▶ To do:
For the entries below, repeat exactly each line starting with the one that contains "[per-layer routing]" and going on through the one that contains "export SKIP_CTS_REPAIR_TIMING = 1", and no others.
BEGIN Record set
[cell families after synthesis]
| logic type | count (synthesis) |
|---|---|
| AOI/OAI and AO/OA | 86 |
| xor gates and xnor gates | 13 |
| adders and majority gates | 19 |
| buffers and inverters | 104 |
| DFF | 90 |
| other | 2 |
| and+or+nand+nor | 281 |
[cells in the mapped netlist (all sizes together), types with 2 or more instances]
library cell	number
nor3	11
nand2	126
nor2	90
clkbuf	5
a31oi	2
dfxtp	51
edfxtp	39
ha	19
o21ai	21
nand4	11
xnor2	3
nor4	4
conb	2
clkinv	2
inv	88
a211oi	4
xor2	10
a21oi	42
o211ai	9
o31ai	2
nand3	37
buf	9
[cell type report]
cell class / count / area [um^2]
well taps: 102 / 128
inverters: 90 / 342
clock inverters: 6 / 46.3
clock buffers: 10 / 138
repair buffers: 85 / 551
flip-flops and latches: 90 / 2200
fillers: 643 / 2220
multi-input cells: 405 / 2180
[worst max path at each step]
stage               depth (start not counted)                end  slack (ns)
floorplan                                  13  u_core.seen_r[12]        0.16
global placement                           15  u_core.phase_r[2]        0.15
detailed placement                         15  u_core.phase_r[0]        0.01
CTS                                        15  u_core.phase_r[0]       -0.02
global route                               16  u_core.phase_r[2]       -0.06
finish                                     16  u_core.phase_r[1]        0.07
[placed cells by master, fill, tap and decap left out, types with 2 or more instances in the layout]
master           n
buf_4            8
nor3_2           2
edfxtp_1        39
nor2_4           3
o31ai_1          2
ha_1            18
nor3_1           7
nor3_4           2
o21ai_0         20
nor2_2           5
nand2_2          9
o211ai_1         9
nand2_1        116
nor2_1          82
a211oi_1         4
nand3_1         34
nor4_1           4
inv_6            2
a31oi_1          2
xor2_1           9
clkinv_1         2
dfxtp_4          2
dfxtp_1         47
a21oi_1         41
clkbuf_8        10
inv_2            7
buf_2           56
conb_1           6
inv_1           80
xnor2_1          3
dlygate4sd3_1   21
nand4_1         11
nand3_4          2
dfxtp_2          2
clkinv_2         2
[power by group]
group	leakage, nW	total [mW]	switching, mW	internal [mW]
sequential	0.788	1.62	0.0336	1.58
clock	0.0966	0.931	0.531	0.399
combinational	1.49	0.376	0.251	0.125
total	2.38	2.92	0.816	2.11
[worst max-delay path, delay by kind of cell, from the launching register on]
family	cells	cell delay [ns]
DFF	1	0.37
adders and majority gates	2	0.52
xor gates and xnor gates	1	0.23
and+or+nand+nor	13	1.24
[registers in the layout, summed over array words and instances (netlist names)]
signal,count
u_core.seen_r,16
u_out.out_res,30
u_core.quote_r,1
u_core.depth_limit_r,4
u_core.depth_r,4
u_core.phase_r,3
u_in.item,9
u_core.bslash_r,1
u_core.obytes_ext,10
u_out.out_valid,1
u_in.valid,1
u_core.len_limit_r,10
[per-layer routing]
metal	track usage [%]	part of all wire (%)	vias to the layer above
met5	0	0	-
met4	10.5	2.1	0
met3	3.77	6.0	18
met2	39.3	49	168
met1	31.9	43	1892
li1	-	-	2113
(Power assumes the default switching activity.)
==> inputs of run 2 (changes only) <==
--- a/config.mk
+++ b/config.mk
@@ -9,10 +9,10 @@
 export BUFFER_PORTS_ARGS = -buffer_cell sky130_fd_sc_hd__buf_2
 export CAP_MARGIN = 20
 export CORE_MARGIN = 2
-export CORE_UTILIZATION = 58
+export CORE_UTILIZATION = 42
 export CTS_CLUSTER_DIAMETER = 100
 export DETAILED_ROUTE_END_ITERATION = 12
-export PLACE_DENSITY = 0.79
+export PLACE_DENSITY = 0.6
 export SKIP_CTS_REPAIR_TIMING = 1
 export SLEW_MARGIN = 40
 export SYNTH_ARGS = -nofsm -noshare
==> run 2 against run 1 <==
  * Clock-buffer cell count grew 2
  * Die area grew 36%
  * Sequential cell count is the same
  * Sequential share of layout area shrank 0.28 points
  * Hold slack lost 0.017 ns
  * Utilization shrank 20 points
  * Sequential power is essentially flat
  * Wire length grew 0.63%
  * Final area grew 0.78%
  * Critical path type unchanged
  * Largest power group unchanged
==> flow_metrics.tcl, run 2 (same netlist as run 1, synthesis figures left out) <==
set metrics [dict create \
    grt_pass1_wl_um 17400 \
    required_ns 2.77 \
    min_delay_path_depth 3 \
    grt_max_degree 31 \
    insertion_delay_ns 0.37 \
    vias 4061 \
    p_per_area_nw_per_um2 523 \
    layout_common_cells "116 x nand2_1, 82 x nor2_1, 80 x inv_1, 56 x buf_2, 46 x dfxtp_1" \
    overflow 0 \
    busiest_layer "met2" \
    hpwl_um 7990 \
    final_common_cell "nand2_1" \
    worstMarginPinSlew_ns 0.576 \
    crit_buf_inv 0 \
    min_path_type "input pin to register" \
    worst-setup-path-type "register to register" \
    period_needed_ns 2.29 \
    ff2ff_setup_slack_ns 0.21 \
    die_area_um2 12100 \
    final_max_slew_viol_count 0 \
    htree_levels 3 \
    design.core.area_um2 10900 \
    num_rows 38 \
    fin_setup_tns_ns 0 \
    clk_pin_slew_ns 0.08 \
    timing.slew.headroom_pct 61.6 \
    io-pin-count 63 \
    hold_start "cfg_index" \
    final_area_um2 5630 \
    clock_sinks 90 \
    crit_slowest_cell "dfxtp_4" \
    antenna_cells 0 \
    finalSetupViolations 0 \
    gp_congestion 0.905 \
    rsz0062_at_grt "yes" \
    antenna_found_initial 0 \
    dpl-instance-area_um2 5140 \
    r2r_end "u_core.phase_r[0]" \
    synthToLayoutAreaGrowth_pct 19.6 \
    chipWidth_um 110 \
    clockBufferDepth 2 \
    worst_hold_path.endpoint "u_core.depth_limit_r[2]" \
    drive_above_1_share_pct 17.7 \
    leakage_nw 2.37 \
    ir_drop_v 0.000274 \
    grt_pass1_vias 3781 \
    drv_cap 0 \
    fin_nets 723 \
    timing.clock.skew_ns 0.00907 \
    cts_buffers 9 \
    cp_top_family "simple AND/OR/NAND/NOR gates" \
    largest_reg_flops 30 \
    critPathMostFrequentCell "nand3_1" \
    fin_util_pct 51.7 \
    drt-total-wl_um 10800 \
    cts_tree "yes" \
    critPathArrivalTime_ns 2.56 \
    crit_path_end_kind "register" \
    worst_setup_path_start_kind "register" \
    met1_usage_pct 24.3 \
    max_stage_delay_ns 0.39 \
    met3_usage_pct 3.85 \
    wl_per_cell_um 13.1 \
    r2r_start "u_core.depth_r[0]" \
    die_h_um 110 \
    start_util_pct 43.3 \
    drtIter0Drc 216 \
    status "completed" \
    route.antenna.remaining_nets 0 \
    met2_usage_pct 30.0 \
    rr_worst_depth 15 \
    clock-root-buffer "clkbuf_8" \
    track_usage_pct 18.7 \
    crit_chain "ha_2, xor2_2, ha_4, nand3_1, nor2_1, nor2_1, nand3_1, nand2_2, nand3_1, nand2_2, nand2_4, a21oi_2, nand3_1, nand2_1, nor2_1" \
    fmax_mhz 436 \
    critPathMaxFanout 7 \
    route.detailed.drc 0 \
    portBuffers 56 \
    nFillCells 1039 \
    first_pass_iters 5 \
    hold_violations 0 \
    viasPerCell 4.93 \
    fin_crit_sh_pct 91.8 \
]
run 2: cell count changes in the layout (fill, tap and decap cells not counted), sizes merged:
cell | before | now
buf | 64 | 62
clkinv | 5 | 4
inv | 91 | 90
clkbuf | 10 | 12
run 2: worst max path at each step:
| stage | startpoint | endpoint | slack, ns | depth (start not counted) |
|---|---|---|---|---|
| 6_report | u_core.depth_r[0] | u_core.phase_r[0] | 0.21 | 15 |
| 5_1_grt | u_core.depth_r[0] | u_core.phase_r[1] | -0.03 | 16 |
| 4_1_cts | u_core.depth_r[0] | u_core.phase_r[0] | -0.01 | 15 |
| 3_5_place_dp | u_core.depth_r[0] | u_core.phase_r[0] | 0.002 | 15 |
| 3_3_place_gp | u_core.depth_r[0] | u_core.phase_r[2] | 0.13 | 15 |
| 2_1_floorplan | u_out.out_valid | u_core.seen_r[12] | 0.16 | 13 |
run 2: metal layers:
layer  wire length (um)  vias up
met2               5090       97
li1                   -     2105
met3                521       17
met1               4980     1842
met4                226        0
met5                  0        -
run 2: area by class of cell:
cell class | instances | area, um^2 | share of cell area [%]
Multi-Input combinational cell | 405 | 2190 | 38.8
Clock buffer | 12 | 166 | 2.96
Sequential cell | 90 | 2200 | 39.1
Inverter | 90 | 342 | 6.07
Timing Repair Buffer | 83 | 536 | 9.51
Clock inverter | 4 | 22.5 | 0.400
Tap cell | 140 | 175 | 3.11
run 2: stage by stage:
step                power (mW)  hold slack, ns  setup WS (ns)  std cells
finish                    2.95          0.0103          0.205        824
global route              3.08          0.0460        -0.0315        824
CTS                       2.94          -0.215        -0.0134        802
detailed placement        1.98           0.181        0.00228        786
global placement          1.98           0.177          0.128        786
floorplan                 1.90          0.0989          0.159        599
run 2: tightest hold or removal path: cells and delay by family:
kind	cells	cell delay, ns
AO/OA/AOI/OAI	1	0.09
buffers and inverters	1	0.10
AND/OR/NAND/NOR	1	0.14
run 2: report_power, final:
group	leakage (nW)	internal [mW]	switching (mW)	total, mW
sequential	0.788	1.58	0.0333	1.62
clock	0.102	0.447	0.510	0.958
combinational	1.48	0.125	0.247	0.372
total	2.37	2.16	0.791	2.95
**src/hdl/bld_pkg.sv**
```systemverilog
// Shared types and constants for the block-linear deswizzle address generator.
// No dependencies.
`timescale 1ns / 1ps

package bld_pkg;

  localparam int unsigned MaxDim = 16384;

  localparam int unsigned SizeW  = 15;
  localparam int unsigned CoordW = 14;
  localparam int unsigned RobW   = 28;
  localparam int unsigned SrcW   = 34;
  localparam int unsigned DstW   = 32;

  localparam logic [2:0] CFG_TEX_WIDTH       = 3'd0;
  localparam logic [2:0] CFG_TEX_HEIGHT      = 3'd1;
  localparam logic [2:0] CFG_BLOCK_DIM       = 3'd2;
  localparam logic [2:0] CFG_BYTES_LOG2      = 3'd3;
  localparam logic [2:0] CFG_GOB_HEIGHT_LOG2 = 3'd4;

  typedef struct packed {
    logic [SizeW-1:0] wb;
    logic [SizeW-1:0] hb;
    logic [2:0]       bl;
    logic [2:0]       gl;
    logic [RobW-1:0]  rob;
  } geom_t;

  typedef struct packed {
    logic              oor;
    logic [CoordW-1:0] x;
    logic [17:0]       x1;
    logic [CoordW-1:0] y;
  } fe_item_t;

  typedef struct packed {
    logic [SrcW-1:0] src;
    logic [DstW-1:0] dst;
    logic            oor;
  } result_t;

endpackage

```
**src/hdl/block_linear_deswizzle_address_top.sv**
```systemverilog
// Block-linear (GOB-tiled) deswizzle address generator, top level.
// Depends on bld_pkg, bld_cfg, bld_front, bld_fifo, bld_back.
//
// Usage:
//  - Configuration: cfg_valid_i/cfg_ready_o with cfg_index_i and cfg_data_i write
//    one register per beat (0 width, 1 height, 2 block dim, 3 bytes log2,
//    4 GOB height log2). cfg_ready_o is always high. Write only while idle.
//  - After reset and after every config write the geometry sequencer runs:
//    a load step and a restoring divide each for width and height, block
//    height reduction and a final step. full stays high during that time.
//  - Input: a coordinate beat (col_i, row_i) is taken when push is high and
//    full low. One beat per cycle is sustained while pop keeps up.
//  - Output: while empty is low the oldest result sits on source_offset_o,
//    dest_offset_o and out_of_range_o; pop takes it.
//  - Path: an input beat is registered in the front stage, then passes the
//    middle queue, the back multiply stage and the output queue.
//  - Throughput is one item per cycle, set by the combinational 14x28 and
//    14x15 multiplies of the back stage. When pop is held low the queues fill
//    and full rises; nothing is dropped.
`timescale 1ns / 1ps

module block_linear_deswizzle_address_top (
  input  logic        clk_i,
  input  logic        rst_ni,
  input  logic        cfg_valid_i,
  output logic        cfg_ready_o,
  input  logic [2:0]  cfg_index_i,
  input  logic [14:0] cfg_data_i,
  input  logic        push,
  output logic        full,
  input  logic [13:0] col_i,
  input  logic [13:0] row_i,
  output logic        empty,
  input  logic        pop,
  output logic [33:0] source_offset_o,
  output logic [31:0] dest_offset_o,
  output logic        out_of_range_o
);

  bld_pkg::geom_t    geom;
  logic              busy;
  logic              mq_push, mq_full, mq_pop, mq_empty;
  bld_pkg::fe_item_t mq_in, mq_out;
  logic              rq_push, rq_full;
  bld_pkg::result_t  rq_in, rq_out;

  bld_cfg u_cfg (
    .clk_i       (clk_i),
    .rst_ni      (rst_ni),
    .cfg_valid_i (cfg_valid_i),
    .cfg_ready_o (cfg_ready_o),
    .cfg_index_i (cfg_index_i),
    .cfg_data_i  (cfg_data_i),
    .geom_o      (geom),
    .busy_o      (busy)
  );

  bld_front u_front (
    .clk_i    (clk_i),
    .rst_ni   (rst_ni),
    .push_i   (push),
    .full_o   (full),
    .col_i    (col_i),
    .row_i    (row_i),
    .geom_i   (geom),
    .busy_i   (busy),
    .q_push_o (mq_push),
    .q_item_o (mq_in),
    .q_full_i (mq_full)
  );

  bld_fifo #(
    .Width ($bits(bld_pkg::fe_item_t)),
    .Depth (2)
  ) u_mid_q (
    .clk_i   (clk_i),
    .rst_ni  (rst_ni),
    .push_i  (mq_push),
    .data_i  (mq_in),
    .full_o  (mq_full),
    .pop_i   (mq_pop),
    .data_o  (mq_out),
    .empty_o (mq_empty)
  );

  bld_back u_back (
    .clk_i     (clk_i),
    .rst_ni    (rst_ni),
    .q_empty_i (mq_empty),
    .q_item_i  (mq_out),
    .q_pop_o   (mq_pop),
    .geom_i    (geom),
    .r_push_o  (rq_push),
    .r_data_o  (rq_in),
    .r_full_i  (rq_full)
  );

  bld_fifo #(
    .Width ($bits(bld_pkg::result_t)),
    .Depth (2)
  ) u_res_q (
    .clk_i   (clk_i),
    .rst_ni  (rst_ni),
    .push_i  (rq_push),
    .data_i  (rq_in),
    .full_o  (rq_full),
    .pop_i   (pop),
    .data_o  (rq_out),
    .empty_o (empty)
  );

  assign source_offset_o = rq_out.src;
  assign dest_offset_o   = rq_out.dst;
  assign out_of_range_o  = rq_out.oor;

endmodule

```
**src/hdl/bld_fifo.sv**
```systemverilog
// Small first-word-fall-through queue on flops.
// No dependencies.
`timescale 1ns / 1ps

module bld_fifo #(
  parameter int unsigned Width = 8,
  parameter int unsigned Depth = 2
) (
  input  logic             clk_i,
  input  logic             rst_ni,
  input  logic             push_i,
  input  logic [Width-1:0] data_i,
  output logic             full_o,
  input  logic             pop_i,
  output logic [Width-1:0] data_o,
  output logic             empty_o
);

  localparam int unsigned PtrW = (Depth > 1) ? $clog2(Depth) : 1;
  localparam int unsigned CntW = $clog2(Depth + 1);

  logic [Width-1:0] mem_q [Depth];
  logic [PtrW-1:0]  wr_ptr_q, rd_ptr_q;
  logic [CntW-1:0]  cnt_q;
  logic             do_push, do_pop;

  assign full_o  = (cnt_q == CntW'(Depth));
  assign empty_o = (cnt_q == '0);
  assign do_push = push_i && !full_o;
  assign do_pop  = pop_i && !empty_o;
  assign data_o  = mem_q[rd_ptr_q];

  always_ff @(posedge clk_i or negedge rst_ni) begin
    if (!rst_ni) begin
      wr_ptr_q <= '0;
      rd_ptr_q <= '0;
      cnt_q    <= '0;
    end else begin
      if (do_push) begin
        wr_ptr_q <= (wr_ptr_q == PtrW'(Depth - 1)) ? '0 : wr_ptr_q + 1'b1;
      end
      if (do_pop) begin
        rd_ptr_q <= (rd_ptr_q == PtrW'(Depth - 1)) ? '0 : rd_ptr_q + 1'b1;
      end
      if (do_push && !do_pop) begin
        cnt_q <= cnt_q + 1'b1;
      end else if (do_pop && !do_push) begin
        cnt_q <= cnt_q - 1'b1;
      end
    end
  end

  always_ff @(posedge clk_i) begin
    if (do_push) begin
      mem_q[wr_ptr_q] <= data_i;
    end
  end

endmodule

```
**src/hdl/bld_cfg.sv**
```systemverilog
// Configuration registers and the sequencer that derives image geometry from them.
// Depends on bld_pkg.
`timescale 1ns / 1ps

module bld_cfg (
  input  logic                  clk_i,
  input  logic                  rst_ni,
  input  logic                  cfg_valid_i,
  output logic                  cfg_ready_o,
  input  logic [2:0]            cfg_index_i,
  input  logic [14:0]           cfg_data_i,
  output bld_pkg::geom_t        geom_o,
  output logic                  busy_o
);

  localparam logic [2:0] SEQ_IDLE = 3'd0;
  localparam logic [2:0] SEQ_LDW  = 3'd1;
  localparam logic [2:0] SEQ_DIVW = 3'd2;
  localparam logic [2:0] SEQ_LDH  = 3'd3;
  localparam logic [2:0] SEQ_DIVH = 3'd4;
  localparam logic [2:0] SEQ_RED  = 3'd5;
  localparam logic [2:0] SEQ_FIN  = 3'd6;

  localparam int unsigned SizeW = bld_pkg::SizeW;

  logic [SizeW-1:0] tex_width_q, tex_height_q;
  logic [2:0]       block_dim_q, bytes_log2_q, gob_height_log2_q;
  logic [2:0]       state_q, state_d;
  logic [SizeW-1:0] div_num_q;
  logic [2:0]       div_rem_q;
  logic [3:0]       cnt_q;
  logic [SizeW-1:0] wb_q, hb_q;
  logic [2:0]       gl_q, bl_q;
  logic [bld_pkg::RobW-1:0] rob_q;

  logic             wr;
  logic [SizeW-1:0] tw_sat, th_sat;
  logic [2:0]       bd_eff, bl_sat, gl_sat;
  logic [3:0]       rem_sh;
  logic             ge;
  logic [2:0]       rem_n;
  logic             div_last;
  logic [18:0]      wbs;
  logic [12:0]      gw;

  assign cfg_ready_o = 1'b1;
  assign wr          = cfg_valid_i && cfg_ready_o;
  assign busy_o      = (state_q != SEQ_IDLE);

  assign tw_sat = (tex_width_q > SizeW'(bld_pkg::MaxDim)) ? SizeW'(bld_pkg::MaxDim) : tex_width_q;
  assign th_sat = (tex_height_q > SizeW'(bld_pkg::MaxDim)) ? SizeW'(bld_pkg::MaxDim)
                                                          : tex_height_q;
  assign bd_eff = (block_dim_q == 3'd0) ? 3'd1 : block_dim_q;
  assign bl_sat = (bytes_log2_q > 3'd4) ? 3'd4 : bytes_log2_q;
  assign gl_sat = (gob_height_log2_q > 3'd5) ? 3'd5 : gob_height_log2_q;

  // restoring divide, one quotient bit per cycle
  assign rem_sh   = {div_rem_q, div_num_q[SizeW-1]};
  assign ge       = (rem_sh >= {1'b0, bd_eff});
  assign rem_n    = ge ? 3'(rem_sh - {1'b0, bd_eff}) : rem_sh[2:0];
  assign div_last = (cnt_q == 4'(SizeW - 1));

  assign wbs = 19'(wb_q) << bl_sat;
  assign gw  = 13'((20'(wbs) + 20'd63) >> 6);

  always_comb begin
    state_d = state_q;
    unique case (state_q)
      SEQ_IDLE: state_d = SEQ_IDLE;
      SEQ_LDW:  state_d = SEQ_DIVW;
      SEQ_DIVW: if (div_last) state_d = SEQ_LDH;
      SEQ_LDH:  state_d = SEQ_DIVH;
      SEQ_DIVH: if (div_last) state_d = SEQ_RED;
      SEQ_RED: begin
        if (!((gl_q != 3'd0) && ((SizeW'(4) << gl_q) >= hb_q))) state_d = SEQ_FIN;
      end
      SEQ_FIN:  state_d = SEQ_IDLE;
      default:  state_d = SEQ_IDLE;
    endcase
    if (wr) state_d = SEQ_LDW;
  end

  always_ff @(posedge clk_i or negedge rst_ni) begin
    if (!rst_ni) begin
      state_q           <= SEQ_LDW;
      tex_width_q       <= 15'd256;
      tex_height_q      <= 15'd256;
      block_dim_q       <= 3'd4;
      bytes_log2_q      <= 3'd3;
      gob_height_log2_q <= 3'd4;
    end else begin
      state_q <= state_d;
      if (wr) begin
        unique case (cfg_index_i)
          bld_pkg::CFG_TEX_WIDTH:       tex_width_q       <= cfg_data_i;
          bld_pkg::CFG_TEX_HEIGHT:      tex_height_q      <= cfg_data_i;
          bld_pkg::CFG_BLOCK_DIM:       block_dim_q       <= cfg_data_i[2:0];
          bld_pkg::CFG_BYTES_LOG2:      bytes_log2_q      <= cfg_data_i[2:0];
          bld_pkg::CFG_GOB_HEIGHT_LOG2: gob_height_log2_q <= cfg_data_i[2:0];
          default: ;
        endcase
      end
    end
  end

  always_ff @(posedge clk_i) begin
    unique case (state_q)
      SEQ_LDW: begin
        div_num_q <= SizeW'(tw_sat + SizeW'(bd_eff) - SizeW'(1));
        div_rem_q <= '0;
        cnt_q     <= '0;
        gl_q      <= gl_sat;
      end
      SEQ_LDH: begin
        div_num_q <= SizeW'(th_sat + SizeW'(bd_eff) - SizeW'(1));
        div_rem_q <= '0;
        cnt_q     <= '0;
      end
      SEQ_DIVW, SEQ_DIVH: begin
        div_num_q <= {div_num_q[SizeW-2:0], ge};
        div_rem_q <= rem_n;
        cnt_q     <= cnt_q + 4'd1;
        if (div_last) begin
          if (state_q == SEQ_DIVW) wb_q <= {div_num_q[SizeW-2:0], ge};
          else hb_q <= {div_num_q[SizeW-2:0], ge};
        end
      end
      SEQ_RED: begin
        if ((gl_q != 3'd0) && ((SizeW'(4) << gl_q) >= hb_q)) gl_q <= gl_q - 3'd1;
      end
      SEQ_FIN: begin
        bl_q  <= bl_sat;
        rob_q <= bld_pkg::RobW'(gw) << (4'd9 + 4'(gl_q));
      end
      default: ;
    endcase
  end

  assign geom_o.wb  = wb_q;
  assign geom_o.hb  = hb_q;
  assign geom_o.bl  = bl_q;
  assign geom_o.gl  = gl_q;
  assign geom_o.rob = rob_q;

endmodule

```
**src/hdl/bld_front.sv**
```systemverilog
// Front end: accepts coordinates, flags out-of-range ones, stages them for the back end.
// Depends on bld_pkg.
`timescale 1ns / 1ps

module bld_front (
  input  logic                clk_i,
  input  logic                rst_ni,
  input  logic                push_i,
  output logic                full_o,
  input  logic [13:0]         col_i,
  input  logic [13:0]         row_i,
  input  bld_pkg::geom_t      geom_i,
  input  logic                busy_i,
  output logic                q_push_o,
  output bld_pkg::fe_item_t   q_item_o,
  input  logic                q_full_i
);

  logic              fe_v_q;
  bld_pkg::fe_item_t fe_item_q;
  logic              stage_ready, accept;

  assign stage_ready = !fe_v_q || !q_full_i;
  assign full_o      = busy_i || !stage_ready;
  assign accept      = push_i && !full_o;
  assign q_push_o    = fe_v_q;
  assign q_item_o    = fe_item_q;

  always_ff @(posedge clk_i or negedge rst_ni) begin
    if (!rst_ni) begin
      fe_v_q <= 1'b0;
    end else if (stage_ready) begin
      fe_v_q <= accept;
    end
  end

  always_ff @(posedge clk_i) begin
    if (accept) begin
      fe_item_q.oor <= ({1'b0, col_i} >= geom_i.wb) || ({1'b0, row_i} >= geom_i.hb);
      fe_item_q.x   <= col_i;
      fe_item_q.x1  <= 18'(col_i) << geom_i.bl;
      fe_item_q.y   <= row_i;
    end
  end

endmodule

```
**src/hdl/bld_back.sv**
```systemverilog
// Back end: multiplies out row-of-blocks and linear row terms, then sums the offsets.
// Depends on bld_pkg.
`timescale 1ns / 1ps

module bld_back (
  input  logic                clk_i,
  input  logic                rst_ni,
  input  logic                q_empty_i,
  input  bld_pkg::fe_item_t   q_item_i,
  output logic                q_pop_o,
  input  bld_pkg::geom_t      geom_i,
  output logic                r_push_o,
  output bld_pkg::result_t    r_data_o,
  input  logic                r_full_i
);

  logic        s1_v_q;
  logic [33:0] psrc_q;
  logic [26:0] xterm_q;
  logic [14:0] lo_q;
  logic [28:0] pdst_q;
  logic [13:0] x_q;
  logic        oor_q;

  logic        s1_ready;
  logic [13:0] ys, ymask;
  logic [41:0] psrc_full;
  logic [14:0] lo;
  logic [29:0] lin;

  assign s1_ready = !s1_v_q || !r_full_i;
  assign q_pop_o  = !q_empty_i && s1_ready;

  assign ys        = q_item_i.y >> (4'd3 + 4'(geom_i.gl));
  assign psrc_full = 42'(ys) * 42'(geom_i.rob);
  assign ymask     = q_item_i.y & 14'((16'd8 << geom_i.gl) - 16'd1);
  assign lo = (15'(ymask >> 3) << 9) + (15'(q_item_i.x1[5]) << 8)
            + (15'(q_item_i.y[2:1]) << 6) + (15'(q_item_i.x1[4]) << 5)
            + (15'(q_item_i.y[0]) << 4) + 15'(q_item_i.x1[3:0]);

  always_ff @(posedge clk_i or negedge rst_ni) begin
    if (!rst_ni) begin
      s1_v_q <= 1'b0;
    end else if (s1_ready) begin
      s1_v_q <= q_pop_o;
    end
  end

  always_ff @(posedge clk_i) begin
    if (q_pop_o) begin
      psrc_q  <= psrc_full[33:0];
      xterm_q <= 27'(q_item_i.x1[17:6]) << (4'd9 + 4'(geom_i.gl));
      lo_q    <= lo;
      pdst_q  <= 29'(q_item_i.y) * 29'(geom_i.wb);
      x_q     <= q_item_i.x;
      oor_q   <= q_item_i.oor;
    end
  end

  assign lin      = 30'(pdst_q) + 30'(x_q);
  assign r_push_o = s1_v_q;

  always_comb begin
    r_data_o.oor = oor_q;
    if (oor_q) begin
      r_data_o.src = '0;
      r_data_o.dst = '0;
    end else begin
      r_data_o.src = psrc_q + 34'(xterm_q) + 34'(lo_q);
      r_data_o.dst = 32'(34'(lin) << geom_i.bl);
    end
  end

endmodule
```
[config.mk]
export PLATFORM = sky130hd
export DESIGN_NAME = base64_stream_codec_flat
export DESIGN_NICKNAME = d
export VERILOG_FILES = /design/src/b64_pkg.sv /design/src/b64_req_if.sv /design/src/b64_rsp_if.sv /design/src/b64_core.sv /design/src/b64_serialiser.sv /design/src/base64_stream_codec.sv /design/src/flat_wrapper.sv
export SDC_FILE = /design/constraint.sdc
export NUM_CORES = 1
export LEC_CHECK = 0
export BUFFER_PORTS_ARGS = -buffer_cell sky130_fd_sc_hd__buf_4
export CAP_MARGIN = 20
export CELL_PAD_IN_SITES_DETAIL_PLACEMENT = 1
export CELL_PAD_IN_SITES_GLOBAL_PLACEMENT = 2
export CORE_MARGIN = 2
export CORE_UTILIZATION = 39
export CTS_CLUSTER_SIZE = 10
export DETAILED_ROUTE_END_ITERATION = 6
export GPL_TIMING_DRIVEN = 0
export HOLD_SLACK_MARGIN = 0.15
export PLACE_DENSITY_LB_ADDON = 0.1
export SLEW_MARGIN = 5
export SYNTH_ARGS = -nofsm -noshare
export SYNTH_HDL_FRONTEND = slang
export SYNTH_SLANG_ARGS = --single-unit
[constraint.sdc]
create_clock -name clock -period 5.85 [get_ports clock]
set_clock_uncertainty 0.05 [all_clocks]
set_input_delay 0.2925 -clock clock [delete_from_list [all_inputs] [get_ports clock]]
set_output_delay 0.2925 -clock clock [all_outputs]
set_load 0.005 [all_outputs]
END Record set
▶ Reply:
[per-layer routing]
metal	track usage [%]	part of all wire (%)	vias to the layer above
met5	0	0	-
met4	10.5	2.1	0
met3	3.77	6.0	18
met2	39.3	49	168
met1	31.9	43	1892
li1	-	-	2113
(Power assumes the default switching activity.)
==> inputs of run 2 (changes only) <==
--- a/config.mk
+++ b/config.mk
@@ -9,10 +9,10 @@
 export BUFFER_PORTS_ARGS = -buffer_cell sky130_fd_sc_hd__buf_2
 export CAP_MARGIN = 20
 export CORE_MARGIN = 2
-export CORE_UTILIZATION = 58
+export CORE_UTILIZATION = 42
 export CTS_CLUSTER_DIAMETER = 100
 export DETAILED_ROUTE_END_ITERATION = 12
-export PLACE_DENSITY = 0.79
+export PLACE_DENSITY = 0.6
 export SKIP_CTS_REPAIR_TIMING = 1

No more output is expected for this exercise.